Schematic diagram of integration of VCSEL and the metallic structure, which is directly caped onto the emitting aperture of VCSEL.

Working wavelength of the VCSEL is 980 nm.

Figure 6:

FIB Fabrication results of (A) SEM micrograph of the VCSEL array on wafer before integration, (B) zoom-in picture of a single VCSEL before integration, (C) after integration of the metalens through FIB milling.

Figure 7:

Experimental setup for (A) beam profile measurement of the metalensed VCSEL; (B) probing the lens.
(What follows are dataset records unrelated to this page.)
==> wip/raven <==
==> flow/design.v (excerpt) <==
module ixu_mc_pipe (
    input  wire         core_clock_i,
    input  wire         core_flush_i,
    input  wire  [17:0] data_i,
    input  wire         valid_i,
    output logic        busy_o,
    output wire  [ 5:0] rs1_o,
    output wire  [ 5:0] rs2_o,
    input  wire  [31:0] rs1_data_i,
    input  wire  [31:0] rs2_data_i,
    output wire  [ 4:0] rob_o,
    input  wire  [ 6:0] opcode_i,
    input  wire  [ 6:0] ins_type,
    input  wire         imm_i,
    input  wire  [31:0] immediate_i,
    input  wire  [ 5:0] dest_i,
    output logic [ 5:0] wakeup_dest,
    output logic        wakeup_valid,
    output logic [ 5:0] l_wakeup_dest,
    output logic        l_wakeup_valid,
    output logic [ 5:0] ixu_mc_ex_dest,
    output logic [31:0] ixu_mc_ex_data,
    output logic        ixu_mc_ex_valid,
    output logic [ 5:0] ixu_mc_wb_dest,
    output logic [31:0] ixu_mc_wb_data,
    output logic        ixu_mc_wb_valid,
    output wire  [ 4:0] pmu_ins_id_o,
    output wire         pmu_ins_valid_o
);
Settings: LEC_CHECK=0, ABC_AREA=1, CAP_MARGIN=20, CORE_MARGIN=2, CORE_UTILIZATION=72, CTS_CLUSTER_DIAMETER=391, CTS_CLUSTER_SIZE=99, PLACE_DENSITY=0.42, SETUP_SLACK_MARGIN=0.4, SLEW_MARGIN=20; clock period 6.03 ns.
run.sh (not shown) runs the stock make flow with config.mk's settings and CLKGATE_MAP_FILE=.
==> inputs of wip/willow, as changes to wip/raven <==
ABC_AREA = unset   (was 1)
CORE_UTILIZATION = 62   (was 72)
CTS_CLUSTER_DIAMETER = unset   (was 391)
CTS_CLUSTER_SIZE = 96   (was 99)
PLACE_DENSITY = unset   (was 0.42)
==> flow/constraint.sdc (replaced) <==
create_clock -name core_clock -period 6.93 [get_ports {core_clock_i}]
set_input_delay 1.3860 -clock core_clock [delete_from_list [all_inputs] [get_ports {core_clock_i}]]
set_output_delay 1.3860 -clock core_clock [all_outputs]
set_load 0.01 [all_outputs]
==> inputs of wip/maple, as changes to wip/raven <==
ABC_AREA = 0   (was 1)
CELL_PAD_IN_SITES_DETAIL_PLACEMENT = 0   (was unset)
CORE_UTILIZATION = 66   (was 72)
CTS_CLUSTER_DIAMETER = unset   (was 391)
CTS_CLUSTER_SIZE = 85   (was 99)
PLACE_DENSITY = unset   (was 0.42)
SETUP_SLACK_MARGIN = 1.29   (was 0.4)
==> flow/constraint.sdc (replaced) <==
create_clock -name core_clock -period 9.04 [get_ports {core_clock_i}]
set_input_delay 1.8080 -clock core_clock [delete_from_list [all_inputs] [get_ports {core_clock_i}]]
set_output_delay 1.8080 -clock core_clock [all_outputs]
set_load 0.01 [all_outputs]
==> results <==
wip/raven died in global routing (5_1_grt) with GRT-0116. wip/maple finished with timing, DRC and antenna clean. wip/willow reached the layout checks and failed them: setup timing.
Flip-flop count is the same in wip/willow and wip/maple.
Against wip/willow, the register-to-register slack of wip/maple is higher by 1.8 ns.
Against wip/willow, the clock-buffer cell count of wip/maple is lower by 11.
In core utilization, wip/willow and wip/maple hardly differ.
Of wip/willow and wip/maple, wip/maple has the higher clock skew (gap 0.043 ns).
Of wip/willow and wip/maple, wip/willow has the higher cell count (gap about 6%, measured against wip/maple).
Between wip/maple and wip/willow, the lower worst setup slack is in wip/willow (gap 1.8 ns).
Via count: wip/maple is smaller than wip/willow (about 3%).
To evaluate the performance of the integrated VCSEL, we measured the beam spot size in the far field first, as shown in Figure 8. It can be seen that the far-field angle (half divergence angle) measured by a PicoScope oscilloscope beam scanner is calculated in terms of the beam spot size and the corresponding interval distances are 0.2° and 9° with and without the integrated metalens, respectively. To further evaluate the VCSEL performance, we tested the P-I and I-V curves before and after the integration, as shown in Figure 9A and B. As can be seen, the power of the metalensed VCSEL linearly increases with increasing injection current. For the I-V curve, it is approximately linearly increasing when the injection current is larger than 1 mA. The calculated Q factor of the integrated VCSEL is 5780. The results demonstrate that the metalensed VCSEL is capable of emitting a collimation beam in the far-field region. It is promising for the miniaturization of some optical systems such as LIDAR system and endoscopy.

Figure 8:

Probing results with injection current of 3 mA, far-field angle (half divergence angle) measured by a PicoScope oscilloscope beam scanner, the angles calculated in terms of incline angle of the lines are 0.4° and 18° with and without the integrated metalens, respectively.

Figure 9:

Comparison of characteristics of the VCSELs with and without the metalenses.
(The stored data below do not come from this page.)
==> job 5817: inputs <==
==> flow/design.v <==
module uart_rx
  #(parameter CLKS_PER_BIT = 104)
  (
   input        i_Clock,
   input        i_Rst,
   input        i_Rx_Serial,
   output reg [15:0] o_Rx_Byte,
  output reg square_wave,
  output reg pin1,
  output  reg pin2
  );
  parameter s_IDLE         = 3'b000;
  parameter s_RX_START_BIT = 3'b001;
  parameter s_RX_DATA_BITS = 3'b010;
  parameter s_RX_STOP_BIT  = 3'b011;
  parameter s_CLEANUP      = 3'b100;
  reg  [7:0] data_check;
  reg [7:0] first_8bit;
  reg [7:0] second_8bit;
  reg           r_Rx_Data_R;
  reg           r_Rx_Data;
  reg [15:0]     r_Clock_Count;
  reg [4:0]     r_Bit_Index;  
  reg [15:0]     r_Rx_Byte;
  reg [2:0]     r_SM_Main;
wire [60:0] distZ = 61'hFFFFFFFFFFFFFF;
reg [23:0] counter;
reg toggle;
reg toggle_n;
wire [23:0] store;
wire [15:0] distA;
reg [15:0] distB;
reg stop;
reg [15:0] rpm;
assign distA =40*distZ;
assign store = (rpm == 16'd0) ? 24'hFFFFFF : (18 * 100000)/ rpm;
  always @(posedge i_Clock)
    begin
    if (i_Rst)
    begin
      r_Rx_Data_R <= 1'b1;
      r_Rx_Data   <= 1'b1;
      o_Rx_Byte   <= 16'd0;
      rpm         <= 16'd0;
      counter     <= 24'd0;
      toggle      <= 1'b1;
      distB       <= 16'd0;
      stop        <= 1'b0;
      square_wave <= 1'b1;
      pin1        <= 1'b0;
      pin2        <= 1'b0;
    end
    else
    begin
      r_Rx_Data_R <= i_Rx_Serial;
      r_Rx_Data   <= i_Rx_Serial;
     o_Rx_Byte[15:8] <= second_8bit;
     o_Rx_Byte[7:0] <= first_8bit;
     rpm <= {second_8bit, first_8bit};
toggle_n = toggle;
if (stop==0)
begin
counter <= counter + 1;
if (counter >= store )
begin
toggle_n = ~toggle;
toggle <= toggle_n;
counter<=0;
if (second_8bit[7] == 0)
begin
pin1 <= 0;
pin2 <= 1;
end
else
begin
pin1 <= 1;
pin2 <= 0;
end
if (toggle_n==0)
begin
distB <= distB +1;
end
end
if (distB ==distA)
begin
stop <= 1;
end
else
begin
square_wave <= toggle_n;
end
end
end
end
always @(posedge i_Clock)
begin
    if (i_Rst)
    begin
      r_SM_Main     <= s_IDLE;
      r_Clock_Count <= 16'd0;
      r_Bit_Index   <= 5'd0;
      r_Rx_Byte     <= 16'd0;
      data_check    <= 8'h00;
      first_8bit    <= 8'h00;
      second_8bit   <= 8'h00;
    end
    else
      case (r_SM_Main)
        s_IDLE :
          begin
            r_Clock_Count <= 0;
            r_Bit_Index   <= 0;
            if (r_Rx_Data == 1'b0)           
              r_SM_Main <= s_RX_START_BIT;
            else
              r_SM_Main <= s_IDLE;
          end
        s_RX_START_BIT :
          begin
            if (r_Clock_Count == (CLKS_PER_BIT-1)/2)
              begin
                if (r_Rx_Data == 1'b0)
                  begin
                    r_Clock_Count <= 0;   
                    r_SM_Main     <= s_RX_DATA_BITS;
                  end
                else
                  r_SM_Main <= s_IDLE;
              end
            else
              begin
                r_Clock_Count <= r_Clock_Count + 1;
                r_SM_Main     <= s_RX_START_BIT;
              end
          end  
        s_RX_DATA_BITS :
          begin
            if (r_Clock_Count < CLKS_PER_BIT-1)
              begin
                r_Clock_Count <= r_Clock_Count + 1;
                r_SM_Main     <= s_RX_DATA_BITS;
              end
            else
              begin
                r_Clock_Count          <= 0;
                r_Rx_Byte[r_Bit_Index] <= r_Rx_Data;
                if (r_Bit_Index < 8)
                  begin
                    r_Bit_Index <= r_Bit_Index + 1;
                    r_SM_Main   <= s_RX_DATA_BITS;
                  end
                else
                  begin
						 if (data_check == 8'h01)
						 begin
                   first_8bit <= r_Rx_Byte[7:0];
						 data_check <= 8'h00;
						 end
						 if (data_check == 8'h00)
						 begin
					second_8bit <= r_Rx_Byte[7:0];
						 data_check <= 8'h01;
						 end
                    r_Bit_Index <= 0;
                    r_SM_Main   <= s_RX_STOP_BIT;
                  end
              end
          end  
        s_RX_STOP_BIT :
          begin
            if (r_Clock_Count < CLKS_PER_BIT-1)
              begin
                r_Clock_Count <= r_Clock_Count + 1;
                r_SM_Main     <= s_RX_STOP_BIT;
              end
            else
              begin
                r_Clock_Count <= 0;
                r_SM_Main     <= s_CLEANUP;
              end
          end  
        s_CLEANUP :
          begin
            r_SM_Main <= s_IDLE;
          end
        default :
          r_SM_Main <= s_IDLE;
      endcase
    end
endmodule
(A) P-I curves before and after the integration. (B) I-V curves before and after the integration.

4 Summary

In summary, an anomalous beaming effect of the periodic metallic corrugations for a special case of k_SP=2π/Λ is analyzed and verified by means of both theoretical calculation and experimental probing. The design results show that the metalens can realize the beaming of collimation in a far-field region. As a typical application example, the designed metalens is integrated together with a VCSEL on the top surface of the emitting aperture. The full beaming angles calculated on the basis of the beam spot sizes measured in the far-field region are 0.4° and 18° with and without the integrated metalens, respectively. Further performance testing results of the P-I and I-V curves demonstrate that the metalensed VCSEL is applicable for practical use.